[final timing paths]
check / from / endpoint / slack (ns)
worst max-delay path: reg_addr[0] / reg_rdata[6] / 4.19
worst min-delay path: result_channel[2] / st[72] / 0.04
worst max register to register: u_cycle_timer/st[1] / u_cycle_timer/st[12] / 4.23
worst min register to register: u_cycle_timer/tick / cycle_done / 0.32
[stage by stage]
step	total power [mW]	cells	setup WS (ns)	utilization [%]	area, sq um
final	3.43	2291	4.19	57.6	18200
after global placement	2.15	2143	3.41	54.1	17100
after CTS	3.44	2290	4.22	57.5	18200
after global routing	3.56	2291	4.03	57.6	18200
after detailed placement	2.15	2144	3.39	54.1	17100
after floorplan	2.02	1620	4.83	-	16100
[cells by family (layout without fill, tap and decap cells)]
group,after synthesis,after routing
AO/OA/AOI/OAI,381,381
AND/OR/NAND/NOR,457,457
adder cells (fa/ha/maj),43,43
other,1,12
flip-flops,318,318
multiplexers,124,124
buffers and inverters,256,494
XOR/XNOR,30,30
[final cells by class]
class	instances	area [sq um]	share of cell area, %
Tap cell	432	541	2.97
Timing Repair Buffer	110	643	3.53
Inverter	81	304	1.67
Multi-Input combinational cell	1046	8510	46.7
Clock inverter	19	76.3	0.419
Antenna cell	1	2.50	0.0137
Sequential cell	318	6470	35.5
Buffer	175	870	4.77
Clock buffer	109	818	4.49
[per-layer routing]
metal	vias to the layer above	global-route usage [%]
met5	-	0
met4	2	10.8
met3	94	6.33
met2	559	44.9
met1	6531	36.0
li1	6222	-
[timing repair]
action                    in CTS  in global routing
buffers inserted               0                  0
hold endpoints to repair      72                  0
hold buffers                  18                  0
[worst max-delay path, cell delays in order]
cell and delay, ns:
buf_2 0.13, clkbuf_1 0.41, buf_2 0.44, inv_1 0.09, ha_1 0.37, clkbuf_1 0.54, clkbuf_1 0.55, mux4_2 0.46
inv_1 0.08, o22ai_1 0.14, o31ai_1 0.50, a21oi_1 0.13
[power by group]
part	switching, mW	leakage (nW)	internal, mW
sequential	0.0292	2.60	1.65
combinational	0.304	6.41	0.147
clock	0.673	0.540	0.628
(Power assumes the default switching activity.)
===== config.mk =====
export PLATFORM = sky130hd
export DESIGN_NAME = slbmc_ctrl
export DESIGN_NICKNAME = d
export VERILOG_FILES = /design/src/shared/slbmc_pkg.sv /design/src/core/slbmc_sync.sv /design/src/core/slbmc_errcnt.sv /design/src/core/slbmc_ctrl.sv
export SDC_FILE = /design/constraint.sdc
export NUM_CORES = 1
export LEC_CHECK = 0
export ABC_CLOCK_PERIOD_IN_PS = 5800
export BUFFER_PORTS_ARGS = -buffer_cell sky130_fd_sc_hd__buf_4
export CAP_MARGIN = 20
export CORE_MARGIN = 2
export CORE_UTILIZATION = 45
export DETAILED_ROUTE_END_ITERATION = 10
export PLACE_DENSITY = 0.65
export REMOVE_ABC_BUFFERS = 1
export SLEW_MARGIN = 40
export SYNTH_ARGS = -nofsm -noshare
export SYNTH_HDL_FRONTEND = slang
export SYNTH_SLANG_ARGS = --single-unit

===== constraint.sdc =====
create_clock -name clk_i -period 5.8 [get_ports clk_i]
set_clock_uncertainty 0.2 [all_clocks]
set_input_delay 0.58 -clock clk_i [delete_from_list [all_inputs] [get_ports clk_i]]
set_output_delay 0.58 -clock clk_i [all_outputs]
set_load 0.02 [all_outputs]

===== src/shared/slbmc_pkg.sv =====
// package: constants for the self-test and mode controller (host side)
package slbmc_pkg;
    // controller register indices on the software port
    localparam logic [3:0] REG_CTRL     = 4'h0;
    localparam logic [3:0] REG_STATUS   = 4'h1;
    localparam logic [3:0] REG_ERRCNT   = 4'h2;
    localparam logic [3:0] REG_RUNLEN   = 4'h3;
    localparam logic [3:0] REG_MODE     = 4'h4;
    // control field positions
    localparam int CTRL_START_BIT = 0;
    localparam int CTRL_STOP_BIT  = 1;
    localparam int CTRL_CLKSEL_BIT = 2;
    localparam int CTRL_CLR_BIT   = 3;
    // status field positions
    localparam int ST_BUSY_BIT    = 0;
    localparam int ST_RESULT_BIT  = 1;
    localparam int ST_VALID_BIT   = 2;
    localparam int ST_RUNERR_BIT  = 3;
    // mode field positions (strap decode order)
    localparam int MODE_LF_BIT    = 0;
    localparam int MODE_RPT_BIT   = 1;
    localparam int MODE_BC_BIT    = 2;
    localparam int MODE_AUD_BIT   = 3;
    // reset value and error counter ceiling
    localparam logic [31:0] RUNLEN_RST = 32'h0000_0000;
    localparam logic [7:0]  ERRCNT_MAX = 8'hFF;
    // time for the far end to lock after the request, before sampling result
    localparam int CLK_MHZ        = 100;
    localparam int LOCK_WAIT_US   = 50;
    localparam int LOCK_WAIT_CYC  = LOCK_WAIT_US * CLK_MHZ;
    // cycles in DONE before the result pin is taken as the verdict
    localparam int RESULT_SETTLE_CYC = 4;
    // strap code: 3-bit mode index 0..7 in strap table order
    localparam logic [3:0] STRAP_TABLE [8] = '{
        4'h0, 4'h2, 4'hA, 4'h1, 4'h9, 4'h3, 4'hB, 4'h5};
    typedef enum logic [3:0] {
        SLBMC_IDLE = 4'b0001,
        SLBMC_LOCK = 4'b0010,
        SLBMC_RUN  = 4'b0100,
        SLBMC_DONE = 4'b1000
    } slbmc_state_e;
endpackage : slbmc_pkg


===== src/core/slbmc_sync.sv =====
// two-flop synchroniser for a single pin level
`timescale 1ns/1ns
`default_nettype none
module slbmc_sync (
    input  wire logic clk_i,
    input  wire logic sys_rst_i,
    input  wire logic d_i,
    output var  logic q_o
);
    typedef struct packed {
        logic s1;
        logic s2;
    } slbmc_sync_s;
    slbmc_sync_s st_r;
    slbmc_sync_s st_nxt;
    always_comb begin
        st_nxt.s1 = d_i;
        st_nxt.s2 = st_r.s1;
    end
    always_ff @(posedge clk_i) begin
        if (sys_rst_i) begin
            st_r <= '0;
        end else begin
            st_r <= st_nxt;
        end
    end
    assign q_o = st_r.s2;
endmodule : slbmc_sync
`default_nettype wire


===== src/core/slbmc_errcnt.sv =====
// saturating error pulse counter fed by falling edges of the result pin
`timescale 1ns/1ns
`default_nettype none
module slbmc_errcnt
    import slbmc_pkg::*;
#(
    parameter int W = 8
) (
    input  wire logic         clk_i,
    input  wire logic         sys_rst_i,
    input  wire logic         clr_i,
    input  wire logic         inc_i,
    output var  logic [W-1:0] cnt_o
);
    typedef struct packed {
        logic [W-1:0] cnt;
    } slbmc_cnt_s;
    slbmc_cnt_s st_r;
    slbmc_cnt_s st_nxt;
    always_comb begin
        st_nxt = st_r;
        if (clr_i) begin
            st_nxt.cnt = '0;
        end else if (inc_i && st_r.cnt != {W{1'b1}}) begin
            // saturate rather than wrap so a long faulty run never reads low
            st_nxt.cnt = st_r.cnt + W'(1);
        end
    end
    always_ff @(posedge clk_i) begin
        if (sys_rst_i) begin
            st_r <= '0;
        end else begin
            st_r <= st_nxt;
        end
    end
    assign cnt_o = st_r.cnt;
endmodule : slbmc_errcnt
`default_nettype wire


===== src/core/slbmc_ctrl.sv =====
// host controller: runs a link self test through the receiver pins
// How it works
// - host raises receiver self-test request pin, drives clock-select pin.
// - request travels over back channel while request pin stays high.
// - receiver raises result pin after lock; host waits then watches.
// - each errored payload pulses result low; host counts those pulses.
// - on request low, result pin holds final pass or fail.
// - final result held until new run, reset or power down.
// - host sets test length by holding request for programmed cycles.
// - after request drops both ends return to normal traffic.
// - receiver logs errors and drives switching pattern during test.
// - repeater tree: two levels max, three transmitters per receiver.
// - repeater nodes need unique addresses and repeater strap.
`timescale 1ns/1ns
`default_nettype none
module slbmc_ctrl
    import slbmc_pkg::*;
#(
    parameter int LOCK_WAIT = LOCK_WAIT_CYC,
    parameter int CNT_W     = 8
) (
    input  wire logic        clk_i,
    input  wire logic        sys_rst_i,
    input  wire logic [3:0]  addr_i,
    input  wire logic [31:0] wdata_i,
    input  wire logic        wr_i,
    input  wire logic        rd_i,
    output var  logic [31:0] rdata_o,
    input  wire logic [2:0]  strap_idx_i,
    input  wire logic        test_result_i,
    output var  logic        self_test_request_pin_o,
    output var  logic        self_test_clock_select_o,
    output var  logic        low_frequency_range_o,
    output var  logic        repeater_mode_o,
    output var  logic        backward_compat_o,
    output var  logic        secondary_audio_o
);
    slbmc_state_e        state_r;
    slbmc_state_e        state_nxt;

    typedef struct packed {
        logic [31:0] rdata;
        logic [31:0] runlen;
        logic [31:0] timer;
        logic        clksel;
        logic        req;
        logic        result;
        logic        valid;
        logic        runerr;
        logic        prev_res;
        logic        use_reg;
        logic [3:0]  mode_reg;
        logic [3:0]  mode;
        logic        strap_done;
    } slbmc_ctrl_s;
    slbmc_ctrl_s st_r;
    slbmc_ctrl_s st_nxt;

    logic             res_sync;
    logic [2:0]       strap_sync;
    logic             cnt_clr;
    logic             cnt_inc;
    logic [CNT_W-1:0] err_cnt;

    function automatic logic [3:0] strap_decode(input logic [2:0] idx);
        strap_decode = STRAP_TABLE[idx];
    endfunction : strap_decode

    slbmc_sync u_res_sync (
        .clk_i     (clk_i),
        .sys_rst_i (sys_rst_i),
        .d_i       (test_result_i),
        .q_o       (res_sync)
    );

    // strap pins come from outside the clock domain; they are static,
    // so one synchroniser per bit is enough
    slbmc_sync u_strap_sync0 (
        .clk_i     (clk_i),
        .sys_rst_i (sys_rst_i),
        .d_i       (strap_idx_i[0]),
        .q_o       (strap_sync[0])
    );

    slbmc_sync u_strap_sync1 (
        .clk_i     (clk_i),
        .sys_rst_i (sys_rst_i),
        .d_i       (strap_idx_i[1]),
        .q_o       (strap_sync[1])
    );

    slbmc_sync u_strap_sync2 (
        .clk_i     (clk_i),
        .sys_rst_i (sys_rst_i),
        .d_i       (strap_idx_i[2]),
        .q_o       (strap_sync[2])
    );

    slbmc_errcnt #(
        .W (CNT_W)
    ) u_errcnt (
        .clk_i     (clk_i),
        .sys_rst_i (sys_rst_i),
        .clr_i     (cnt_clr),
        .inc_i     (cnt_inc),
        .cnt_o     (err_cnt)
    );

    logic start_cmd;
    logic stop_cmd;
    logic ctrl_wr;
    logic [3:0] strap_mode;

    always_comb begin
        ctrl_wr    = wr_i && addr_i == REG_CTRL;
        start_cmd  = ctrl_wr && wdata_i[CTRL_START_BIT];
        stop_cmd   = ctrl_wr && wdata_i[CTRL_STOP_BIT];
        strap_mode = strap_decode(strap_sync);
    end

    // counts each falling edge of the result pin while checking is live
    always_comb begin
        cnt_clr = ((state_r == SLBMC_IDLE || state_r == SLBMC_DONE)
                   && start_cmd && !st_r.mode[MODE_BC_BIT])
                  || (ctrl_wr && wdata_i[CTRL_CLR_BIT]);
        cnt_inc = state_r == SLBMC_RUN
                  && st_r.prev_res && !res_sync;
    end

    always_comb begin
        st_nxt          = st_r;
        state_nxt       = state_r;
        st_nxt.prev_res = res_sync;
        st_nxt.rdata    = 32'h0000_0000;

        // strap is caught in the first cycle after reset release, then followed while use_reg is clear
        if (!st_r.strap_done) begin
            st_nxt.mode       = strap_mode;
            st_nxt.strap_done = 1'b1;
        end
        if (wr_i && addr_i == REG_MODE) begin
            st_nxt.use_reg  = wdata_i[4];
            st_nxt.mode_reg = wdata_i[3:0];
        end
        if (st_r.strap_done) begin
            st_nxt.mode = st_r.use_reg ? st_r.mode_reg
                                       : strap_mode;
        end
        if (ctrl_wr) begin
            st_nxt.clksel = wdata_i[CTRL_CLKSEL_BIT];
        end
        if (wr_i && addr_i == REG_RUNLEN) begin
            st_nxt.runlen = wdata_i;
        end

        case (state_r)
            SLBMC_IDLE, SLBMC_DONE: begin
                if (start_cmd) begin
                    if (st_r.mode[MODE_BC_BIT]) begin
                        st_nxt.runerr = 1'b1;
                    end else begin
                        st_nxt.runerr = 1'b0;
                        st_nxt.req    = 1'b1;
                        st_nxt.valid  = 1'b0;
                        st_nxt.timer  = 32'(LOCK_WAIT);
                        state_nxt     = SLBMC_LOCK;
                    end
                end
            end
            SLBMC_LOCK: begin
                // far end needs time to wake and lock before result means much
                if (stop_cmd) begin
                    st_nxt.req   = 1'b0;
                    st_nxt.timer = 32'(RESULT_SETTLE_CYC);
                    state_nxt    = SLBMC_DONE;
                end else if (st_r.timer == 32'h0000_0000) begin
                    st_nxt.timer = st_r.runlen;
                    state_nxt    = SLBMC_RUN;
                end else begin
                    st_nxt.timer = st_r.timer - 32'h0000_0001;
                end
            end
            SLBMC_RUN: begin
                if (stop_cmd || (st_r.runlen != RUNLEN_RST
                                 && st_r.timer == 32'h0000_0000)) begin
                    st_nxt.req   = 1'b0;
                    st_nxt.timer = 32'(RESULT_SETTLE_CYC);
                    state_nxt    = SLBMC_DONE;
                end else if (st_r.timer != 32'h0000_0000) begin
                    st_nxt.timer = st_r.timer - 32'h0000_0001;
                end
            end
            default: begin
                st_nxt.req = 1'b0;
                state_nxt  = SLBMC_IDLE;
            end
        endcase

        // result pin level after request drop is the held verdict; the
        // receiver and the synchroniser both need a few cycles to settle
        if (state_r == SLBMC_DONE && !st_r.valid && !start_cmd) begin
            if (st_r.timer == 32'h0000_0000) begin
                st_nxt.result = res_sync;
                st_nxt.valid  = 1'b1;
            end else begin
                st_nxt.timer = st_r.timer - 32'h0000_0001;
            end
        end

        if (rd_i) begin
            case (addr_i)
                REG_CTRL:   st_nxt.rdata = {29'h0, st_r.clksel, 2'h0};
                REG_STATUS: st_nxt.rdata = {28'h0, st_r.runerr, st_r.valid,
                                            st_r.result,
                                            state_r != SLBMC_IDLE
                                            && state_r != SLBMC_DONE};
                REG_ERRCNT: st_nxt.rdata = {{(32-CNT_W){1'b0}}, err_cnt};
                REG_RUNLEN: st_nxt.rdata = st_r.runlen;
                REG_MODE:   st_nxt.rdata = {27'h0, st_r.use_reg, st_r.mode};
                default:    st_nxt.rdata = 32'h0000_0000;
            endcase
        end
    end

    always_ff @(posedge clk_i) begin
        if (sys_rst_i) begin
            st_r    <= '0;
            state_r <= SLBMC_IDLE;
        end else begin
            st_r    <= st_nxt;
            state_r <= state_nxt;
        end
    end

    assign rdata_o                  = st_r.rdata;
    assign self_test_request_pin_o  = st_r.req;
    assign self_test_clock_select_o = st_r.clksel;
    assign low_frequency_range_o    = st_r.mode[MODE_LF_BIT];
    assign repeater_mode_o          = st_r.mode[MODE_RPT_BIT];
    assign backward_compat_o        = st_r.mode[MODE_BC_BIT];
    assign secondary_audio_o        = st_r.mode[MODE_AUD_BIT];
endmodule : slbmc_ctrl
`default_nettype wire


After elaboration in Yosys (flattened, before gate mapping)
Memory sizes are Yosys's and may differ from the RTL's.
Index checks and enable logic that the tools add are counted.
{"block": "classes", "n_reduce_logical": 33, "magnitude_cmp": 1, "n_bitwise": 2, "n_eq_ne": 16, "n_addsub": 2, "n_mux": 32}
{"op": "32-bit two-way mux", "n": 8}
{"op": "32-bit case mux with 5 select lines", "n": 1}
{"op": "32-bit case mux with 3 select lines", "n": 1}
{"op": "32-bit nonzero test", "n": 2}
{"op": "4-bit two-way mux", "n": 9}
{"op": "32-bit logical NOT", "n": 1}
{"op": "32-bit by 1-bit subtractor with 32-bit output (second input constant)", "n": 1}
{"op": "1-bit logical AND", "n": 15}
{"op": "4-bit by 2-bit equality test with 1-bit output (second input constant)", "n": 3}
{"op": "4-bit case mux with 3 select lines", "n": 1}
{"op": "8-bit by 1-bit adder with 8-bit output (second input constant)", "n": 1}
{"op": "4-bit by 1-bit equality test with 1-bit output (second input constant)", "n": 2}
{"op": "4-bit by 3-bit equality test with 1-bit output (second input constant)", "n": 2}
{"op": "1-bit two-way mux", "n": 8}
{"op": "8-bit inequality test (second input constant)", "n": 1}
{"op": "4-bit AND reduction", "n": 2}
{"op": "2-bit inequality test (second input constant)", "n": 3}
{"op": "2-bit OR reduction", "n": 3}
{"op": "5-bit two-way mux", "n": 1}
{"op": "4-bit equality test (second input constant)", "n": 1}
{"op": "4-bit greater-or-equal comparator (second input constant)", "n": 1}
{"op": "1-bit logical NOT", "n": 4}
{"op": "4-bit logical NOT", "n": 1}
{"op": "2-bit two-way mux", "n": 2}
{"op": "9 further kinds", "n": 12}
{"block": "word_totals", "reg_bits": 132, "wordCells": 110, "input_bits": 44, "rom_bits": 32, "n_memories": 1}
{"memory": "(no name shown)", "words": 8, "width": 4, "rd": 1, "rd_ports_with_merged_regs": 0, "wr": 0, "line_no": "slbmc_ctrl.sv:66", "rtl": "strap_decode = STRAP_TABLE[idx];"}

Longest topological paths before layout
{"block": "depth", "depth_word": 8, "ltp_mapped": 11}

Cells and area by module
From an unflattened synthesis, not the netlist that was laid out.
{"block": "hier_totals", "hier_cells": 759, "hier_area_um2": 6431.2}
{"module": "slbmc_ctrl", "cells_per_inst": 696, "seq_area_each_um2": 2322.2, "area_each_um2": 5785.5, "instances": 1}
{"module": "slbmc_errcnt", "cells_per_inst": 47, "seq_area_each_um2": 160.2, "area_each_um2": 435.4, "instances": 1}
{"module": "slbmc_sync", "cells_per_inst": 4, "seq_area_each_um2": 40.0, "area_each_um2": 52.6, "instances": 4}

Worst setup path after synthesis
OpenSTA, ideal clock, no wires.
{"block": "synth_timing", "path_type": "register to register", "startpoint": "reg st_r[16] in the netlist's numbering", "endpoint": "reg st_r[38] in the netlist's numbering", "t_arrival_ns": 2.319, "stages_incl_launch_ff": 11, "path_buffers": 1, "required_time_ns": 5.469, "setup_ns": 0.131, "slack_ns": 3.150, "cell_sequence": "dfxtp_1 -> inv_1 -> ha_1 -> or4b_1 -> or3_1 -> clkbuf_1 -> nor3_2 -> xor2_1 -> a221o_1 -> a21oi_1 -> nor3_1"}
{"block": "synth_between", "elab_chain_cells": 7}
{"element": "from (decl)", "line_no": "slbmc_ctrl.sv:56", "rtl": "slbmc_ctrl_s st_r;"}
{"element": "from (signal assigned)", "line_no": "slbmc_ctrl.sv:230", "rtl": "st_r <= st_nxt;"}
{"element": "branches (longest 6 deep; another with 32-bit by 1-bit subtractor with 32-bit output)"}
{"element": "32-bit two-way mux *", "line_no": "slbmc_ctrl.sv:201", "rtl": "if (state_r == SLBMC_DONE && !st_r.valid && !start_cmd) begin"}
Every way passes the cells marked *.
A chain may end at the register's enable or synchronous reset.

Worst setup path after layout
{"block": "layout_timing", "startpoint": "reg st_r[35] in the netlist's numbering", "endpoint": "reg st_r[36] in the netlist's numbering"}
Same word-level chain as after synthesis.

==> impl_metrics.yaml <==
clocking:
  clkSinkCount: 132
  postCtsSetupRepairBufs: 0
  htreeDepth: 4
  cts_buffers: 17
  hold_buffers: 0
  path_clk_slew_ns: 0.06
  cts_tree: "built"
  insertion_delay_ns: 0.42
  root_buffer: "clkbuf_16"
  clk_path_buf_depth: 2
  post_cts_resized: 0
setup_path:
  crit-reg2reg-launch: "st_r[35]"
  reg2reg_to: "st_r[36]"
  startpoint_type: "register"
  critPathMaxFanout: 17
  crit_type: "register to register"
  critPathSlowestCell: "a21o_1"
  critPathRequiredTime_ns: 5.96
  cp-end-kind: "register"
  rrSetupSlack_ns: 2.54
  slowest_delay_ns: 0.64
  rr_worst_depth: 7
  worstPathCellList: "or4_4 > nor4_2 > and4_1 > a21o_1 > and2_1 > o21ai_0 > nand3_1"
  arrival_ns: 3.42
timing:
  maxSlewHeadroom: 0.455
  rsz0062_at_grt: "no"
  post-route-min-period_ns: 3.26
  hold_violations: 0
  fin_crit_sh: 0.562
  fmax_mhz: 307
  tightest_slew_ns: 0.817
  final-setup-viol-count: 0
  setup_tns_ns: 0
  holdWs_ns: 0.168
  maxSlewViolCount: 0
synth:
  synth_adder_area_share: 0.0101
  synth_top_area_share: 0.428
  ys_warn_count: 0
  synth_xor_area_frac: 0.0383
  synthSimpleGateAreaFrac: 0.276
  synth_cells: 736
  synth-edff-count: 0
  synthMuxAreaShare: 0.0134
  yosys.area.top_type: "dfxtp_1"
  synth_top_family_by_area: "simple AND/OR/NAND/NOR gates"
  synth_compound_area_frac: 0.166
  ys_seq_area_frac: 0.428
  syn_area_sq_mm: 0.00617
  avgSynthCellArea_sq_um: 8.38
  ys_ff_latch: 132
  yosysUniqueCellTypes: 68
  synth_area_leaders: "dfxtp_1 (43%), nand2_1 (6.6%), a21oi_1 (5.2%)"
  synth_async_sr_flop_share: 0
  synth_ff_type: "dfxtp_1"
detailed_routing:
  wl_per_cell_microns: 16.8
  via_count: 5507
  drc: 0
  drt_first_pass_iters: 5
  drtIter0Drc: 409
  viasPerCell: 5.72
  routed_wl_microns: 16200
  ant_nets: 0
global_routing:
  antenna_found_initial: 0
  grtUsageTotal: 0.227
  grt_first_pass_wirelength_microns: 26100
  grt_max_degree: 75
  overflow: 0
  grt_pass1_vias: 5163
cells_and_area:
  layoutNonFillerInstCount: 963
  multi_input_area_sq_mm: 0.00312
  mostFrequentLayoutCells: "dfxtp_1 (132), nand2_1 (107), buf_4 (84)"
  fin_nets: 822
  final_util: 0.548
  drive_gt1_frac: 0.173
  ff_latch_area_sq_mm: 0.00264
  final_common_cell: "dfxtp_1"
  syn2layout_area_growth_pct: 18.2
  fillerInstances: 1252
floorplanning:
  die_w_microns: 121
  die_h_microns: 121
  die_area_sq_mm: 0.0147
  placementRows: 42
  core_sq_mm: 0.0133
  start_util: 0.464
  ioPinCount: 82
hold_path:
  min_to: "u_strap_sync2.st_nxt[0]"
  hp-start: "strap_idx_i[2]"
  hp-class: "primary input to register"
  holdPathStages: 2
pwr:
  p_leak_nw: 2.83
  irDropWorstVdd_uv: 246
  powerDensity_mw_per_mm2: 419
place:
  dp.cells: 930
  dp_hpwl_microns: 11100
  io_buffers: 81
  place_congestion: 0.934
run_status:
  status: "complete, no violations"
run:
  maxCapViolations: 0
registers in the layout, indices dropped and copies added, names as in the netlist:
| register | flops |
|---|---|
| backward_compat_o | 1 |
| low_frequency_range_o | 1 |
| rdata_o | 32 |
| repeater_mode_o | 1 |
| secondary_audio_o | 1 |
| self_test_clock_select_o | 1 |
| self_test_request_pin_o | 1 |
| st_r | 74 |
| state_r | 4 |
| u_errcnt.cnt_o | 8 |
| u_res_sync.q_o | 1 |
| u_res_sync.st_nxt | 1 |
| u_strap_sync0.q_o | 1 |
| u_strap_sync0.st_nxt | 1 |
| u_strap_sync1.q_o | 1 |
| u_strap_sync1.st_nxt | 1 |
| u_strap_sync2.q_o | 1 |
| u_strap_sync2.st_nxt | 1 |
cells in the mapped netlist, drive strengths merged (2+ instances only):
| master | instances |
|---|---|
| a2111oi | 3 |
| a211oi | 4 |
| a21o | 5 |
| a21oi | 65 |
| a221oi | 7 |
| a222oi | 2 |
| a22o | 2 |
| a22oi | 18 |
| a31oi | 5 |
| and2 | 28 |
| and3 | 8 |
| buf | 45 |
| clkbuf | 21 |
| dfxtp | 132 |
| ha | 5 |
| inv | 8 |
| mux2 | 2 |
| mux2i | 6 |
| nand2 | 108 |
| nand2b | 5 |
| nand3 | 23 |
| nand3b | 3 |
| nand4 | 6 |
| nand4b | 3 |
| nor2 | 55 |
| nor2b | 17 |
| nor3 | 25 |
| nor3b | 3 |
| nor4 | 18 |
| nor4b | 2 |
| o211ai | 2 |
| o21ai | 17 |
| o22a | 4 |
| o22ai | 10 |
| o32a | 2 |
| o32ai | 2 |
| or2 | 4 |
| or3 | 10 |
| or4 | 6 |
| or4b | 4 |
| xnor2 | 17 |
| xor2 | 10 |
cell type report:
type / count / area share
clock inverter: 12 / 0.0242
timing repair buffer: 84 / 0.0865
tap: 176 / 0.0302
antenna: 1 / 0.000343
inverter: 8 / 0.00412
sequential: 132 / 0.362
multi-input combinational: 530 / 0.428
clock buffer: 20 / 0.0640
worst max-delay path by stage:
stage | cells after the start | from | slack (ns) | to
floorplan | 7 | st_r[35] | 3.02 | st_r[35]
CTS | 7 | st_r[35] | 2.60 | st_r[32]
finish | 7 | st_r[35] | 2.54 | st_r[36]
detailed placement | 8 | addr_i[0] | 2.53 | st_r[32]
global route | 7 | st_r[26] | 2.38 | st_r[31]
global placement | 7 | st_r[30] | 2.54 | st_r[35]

What the task requires -
Quote every line from the line containing "u_errcnt.cnt_o | 8 |" through the closing line of the listing, including both.

Exercise solution -
| u_errcnt.cnt_o | 8 |
| u_res_sync.q_o | 1 |
| u_res_sync.st_nxt | 1 |
| u_strap_sync0.q_o | 1 |
| u_strap_sync0.st_nxt | 1 |
| u_strap_sync1.q_o | 1 |
| u_strap_sync1.st_nxt | 1 |
| u_strap_sync2.q_o | 1 |
| u_strap_sync2.st_nxt | 1 |
cells in the mapped netlist, drive strengths merged (2+ instances only):
| master | instances |
|---|---|
| a2111oi | 3 |
| a211oi | 4 |
| a21o | 5 |
| a21oi | 65 |
| a221oi | 7 |
| a222oi | 2 |
| a22o | 2 |
| a22oi | 18 |
| a31oi | 5 |
| and2 | 28 |
| and3 | 8 |
| buf | 45 |
| clkbuf | 21 |
| dfxtp | 132 |
| ha | 5 |
| inv | 8 |
| mux2 | 2 |
| mux2i | 6 |
| nand2 | 108 |
| nand2b | 5 |
| nand3 | 23 |
| nand3b | 3 |
| nand4 | 6 |
| nand4b | 3 |
| nor2 | 55 |
| nor2b | 17 |
| nor3 | 25 |
| nor3b | 3 |
| nor4 | 18 |
| nor4b | 2 |
| o211ai | 2 |
| o21ai | 17 |
| o22a | 4 |
| o22ai | 10 |
| o32a | 2 |
| o32ai | 2 |
| or2 | 4 |
| or3 | 10 |
| or4 | 6 |
| or4b | 4 |
| xnor2 | 17 |
| xor2 | 10 |
cell type report:
type / count / area share
clock inverter: 12 / 0.0242
timing repair buffer: 84 / 0.0865
tap: 176 / 0.0302
antenna: 1 / 0.000343
inverter: 8 / 0.00412
sequential: 132 / 0.362
multi-input combinational: 530 / 0.428
clock buffer: 20 / 0.0640
worst max-delay path by stage:
stage | cells after the start | from | slack (ns) | to
floorplan | 7 | st_r[35] | 3.02 | st_r[35]
CTS | 7 | st_r[35] | 2.60 | st_r[32]
finish | 7 | st_r[35] | 2.54 | st_r[36]
detailed placement | 8 | addr_i[0] | 2.53 | st_r[32]
global route | 7 | st_r[26] | 2.38 | st_r[31]
global placement | 7 | st_r[30] | 2.54 | st_r[35]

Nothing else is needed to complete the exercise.